He moved standing straight up, not crouched as one would expect. His feet caressed the ground carefully, making sure that there wasn't a twig to snap, and he avoided bushes that might have leaves or thorns to grasp at his clothing and make their own rustling noise. Wherever possible he cut across clearings, skirting the treelines to keep from being silhouetted against the cloudy sky. But the main enemy at night was noise, not sight. It was amazing how acute your hearing got in the bush. He thought he could hear every bug, every birdcall, each puff of breeze in the leaves far over his head. But there were no human sounds. No coughs or mutters, none of the distinctive metallic noises that only men make. While he didn't exactly relax, he moved with confidence, just like on field-training exercises, he realized. Every fifty meters he'd stop and listen for those behind him. Not a whisper, not even Oso with his machine gun and heavy load. In their quiet was safety.
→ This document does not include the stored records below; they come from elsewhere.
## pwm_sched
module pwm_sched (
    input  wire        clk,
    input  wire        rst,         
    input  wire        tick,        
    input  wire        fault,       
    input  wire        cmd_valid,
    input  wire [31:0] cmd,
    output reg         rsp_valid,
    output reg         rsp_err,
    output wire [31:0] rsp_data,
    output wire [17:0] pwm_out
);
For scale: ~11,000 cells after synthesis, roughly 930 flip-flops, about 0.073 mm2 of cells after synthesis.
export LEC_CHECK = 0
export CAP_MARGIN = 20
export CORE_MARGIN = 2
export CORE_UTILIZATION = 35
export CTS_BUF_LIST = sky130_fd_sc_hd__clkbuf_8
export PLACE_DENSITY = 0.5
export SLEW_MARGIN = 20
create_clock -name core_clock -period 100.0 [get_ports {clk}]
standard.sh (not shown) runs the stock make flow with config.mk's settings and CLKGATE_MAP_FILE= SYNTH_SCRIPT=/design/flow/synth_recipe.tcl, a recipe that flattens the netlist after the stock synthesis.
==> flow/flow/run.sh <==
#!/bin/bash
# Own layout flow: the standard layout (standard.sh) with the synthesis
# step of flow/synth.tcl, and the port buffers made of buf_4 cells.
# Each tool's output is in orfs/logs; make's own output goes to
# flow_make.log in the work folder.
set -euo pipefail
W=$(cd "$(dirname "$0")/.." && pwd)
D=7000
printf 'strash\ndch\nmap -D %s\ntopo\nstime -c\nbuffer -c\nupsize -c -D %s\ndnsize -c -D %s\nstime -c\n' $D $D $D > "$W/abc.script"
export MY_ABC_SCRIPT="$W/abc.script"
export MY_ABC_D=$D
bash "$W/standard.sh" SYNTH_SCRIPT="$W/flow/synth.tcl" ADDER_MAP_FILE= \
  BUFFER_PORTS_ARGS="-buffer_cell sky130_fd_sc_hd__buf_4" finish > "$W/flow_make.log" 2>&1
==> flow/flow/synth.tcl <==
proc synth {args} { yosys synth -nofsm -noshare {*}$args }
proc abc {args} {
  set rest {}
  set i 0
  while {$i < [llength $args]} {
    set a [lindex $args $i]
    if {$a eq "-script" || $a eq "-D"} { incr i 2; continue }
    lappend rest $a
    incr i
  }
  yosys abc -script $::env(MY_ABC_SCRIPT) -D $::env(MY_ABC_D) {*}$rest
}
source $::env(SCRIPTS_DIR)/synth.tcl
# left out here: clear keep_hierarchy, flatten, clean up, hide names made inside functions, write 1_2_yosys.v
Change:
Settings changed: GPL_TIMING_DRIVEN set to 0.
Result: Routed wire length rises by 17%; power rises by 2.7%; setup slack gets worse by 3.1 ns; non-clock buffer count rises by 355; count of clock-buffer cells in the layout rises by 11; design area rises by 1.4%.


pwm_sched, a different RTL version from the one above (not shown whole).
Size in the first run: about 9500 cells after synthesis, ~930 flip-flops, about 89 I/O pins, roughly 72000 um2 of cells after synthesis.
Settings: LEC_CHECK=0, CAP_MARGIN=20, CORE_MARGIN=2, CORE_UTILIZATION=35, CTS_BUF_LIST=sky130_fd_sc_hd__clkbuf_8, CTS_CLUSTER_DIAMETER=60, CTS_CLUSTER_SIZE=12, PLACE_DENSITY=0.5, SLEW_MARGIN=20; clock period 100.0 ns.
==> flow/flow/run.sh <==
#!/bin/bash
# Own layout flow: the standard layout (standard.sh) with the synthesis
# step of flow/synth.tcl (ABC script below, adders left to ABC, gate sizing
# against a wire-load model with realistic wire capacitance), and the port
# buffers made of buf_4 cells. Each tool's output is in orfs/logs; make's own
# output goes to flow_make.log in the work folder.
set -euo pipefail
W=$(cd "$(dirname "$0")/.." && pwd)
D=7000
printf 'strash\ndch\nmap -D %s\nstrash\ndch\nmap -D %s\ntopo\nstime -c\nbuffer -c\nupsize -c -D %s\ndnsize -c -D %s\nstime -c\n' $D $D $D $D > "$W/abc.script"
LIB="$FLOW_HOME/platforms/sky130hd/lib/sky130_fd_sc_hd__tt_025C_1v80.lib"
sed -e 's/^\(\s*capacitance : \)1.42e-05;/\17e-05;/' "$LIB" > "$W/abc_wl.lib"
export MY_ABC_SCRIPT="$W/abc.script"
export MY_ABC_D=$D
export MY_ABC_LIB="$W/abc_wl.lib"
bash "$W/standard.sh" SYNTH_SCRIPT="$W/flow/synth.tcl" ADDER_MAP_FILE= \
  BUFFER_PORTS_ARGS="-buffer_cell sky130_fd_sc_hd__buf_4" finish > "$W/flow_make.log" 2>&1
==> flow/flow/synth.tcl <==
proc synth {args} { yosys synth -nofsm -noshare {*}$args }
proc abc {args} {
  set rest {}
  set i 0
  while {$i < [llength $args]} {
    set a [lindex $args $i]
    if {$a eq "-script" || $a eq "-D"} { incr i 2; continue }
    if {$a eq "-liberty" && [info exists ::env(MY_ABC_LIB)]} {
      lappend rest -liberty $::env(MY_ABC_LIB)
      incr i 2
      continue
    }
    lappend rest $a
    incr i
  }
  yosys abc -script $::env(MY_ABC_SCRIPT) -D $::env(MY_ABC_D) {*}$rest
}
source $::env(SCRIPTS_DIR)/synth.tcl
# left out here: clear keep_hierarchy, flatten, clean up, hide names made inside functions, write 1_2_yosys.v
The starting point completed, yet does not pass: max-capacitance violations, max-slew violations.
How good was the opposition? he wondered. Well equipped, probably. With the sort of money they had, you could buy any sort of weapons - in America or anyplace else. But trained soldiers? No way.

So how good are they? Ding asked himself. Like the members of his old gang, perhaps. They'd cultivate physical toughness, but not in a structured way. They'd be bullies, tough when they had the edge in weapons or numbers. Because of that they wouldn't be skilled in weapons use or fieldcraft; they'd rely on intimidation, and they'd be surprised when people failed to be intimidated. Some might be good hunters, but they wouldn't know how to move as a team. They wouldn't know about over-watch, mutual support, and grazing fire. They might know ambushes, but the finer points of reconnaissance would be lost on them. They would not have proper discipline. Chavez was sure that when they got to their objective, he'd find men smoking on guard. The arts of soldiering took time to acquire - time and discipline and desire. No, he was up against bullies. And bullies were cowards. These were mercenaries who acted for money. Chavez, on the other hand, took great pride that he performed his duties for love of country and, though he didn't quite think of it in those terms, for love of his fellow soldiers. His earlier uneasiness at the departure of the helicopter faded away. Though his mission was reconnaissance-intelligence-gathering - he found himself hoping that he'd have his chance to use the MP-5 SD2.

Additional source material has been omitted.